| Input for this task |
>>>>>
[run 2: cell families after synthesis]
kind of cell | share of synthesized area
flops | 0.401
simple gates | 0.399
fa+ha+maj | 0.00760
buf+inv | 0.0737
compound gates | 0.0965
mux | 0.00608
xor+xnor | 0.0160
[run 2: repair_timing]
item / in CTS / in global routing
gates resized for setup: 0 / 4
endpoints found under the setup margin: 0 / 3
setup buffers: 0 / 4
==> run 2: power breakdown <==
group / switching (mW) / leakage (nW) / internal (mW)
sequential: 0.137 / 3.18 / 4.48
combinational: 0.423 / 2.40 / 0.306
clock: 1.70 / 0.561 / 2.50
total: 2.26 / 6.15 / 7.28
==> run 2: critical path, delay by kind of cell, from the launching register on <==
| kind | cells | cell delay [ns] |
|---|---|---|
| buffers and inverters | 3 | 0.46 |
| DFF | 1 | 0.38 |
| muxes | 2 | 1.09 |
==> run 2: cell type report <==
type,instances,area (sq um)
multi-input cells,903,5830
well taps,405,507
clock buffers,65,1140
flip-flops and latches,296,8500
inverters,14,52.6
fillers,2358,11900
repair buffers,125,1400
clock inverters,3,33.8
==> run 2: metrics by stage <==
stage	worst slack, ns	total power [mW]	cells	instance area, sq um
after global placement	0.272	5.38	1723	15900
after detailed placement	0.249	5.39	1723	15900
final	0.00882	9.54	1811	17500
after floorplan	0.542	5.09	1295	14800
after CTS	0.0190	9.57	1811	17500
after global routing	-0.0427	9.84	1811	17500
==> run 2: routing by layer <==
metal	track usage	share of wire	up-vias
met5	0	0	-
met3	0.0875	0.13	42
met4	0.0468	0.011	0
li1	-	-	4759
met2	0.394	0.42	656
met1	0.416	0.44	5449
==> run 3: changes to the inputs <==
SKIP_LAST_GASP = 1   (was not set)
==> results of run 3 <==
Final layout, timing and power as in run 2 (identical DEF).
`config.mk`:
```
export PLATFORM = sky130hd
export DESIGN_NAME = exc_escalator
export DESIGN_NICKNAME = d
export VERILOG_FILES = /design/src/rtl/exc_esc_pkg.sv /design/src/rtl/exc_classifier.sv /design/src/rtl/exc_pair_rule.sv /design/src/rtl/exc_escalator.sv
export SDC_FILE = /design/constraint.sdc
export NUM_CORES = 1
export LEC_CHECK = 0
export ABC_CLOCK_PERIOD_IN_PS = 1600
export BUFFER_PORTS_ARGS = -buffer_cell sky130_fd_sc_hd__buf_4
export CORE_MARGIN = 4
export CORE_UTILIZATION = 37
export CTS_BUF_LIST = sky130_fd_sc_hd__clkbuf_8
export CTS_CLUSTER_DIAMETER = 120
export DETAILED_ROUTE_END_ITERATION = 10
export HOLD_SLACK_MARGIN = 0.06
export PLACE_DENSITY = 0.82
export SLEW_MARGIN = 20
export SYNTH_ARGS = -nofsm -noshare
export SYNTH_HDL_FRONTEND = slang
export SYNTH_SLANG_ARGS = --single-unit
export TNS_END_PERCENT = 30
```
`constraint.sdc`:
```
create_clock -name clk -period 1.6 [get_ports clk]
set_input_delay 0.16 -clock clk [delete_from_list [all_inputs] [get_ports clk]]
set_output_delay 0.16 -clock clk [all_outputs]
set_load 0.05 [all_outputs]
```
`src/rtl/exc_esc_pkg.sv`:
```
// Shared types for the exception escalation controller.
// Assumes: the class encoding is internal and never leaves the block.
package exc_esc_pkg;
    typedef enum logic [1:0] {
        CLS_BENIGN  = 2'd0,
        CLS_CONTRIB = 2'd1,
        CLS_PAGE    = 2'd2
    } exc_cls_e;

    typedef enum logic [1:0] {
        ST_IDLE   = 2'd0,
        ST_DLV    = 2'd1,
        ST_DLV_DF = 2'd2,
        ST_HALT   = 2'd3
    } esc_state_e;
endpackage

```
`src/rtl/exc_classifier.sv`:
```
// Sorts an exception vector into benign, contributory or page-fault class.
// Assumes: any value not named as contributory or page fault is benign.
module exc_classifier
    import exc_esc_pkg::*;
#(
    parameter int VEC_W = 8
) (
    input  logic [VEC_W-1:0] vec_i,
    output exc_cls_e         cls_o
);
    // Pure decode of the vector value into its class.
    always_comb begin
        if (vec_i == VEC_W'(14))
            cls_o = CLS_PAGE;
        else if (vec_i inside {VEC_W'(0), VEC_W'(9), VEC_W'(10),
                               VEC_W'(11), VEC_W'(12), VEC_W'(13)})
            cls_o = CLS_CONTRIB;
        else
            cls_o = CLS_BENIGN;
    end
endmodule

```
`src/rtl/exc_pair_rule.sv`:
```
// Decides whether a second exception on top of a pending one escalates.
// Assumes: caller only uses the result while a non-double delivery is pending.
module exc_pair_rule
    import exc_esc_pkg::*;
(
    input  exc_cls_e first_i,
    input  exc_cls_e second_i,
    output logic     escalate_o
);
    // Asymmetric matrix: contrib+contrib, page+contrib, page+page escalate.
    always_comb begin
        unique case (first_i)
            CLS_CONTRIB: escalate_o = (second_i == CLS_CONTRIB);
            CLS_PAGE:    escalate_o = (second_i != CLS_BENIGN);
            default:     escalate_o = 1'b0;
        endcase
    end
endmodule

```
`src/rtl/exc_escalator.sv`:
```
// Exception escalation controller: tracks handler entry, escalates a second
// exception to a double fault, and halts on an exception during double-fault
// entry. Assumes one raise at most per cycle; the core orders simultaneous ones.
module exc_escalator
    import exc_esc_pkg::*;
#(
    parameter int VEC_W  = 8,
    parameter int ERR_W  = 32,
    parameter int DF_VEC = 8
) (
    input  logic             clk,
    input  logic             rst_n,
    input  logic             raise_i,
    input  logic [VEC_W-1:0] raise_vec_i,
    input  logic             entry_done_i,
    output logic             dlv_pend_o,
    output logic [VEC_W-1:0] dlv_vec_o,
    output logic             err_valid_o,
    output logic [ERR_W-1:0] err_code_o,
    output logic             halt_o
);
    localparam logic [VEC_W-1:0] DF_VEC_L = VEC_W'(DF_VEC);

    esc_state_e       state_q;
    exc_cls_e         first_q;
    exc_cls_e         new_cls;
    logic             escalate;
    logic [VEC_W-1:0] vec_q;

    exc_classifier #(.VEC_W(VEC_W)) u_cls (
        .vec_i (raise_vec_i),
        .cls_o (new_cls)
    );

    exc_pair_rule u_rule (
        .first_i    (first_q),
        .second_i   (new_cls),
        .escalate_o (escalate)
    );

    // State, pending class and delivered vector update.
    always_ff @(posedge clk) begin
        if (!rst_n) begin
            state_q <= ST_IDLE;
            first_q <= CLS_BENIGN;
            vec_q   <= '0;
        end else begin
            unique case (state_q)
                ST_IDLE: begin
                    if (raise_i) begin
                        state_q <= ST_DLV;
                        first_q <= new_cls;
                        vec_q   <= raise_vec_i;
                    end
                end
                ST_DLV: begin
                    if (raise_i && escalate) begin
                        state_q <= ST_DLV_DF;
                        vec_q   <= DF_VEC_L;
                    end else if (raise_i) begin
                        first_q <= new_cls;
                        vec_q   <= raise_vec_i;
                    end else if (entry_done_i) begin
                        state_q <= ST_IDLE;
                    end
                end
                ST_DLV_DF: begin
                    if (raise_i) begin
                        state_q <= ST_HALT;
                        vec_q   <= '0;
                    end else if (entry_done_i) begin
                        state_q <= ST_IDLE;
                    end
                end
                default: state_q <= ST_HALT;
            endcase
        end
    end

    // Output decode from the registered state.
    always_comb begin
        dlv_pend_o  = (state_q == ST_DLV) || (state_q == ST_DLV_DF);
        dlv_vec_o   = vec_q;
        err_valid_o = (state_q == ST_DLV_DF);
        err_code_o  = '0;
        halt_o      = (state_q == ST_HALT);
    end
endmodule

```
<<<<<
| Prompt |
Which lines of the listing above hold the word "kind"? Copy each of them.

| Result |
kind of cell | share of synthesized area
==> run 2: critical path, delay by kind of cell, from the launching register on <==
| kind | cells | cell delay [ns] |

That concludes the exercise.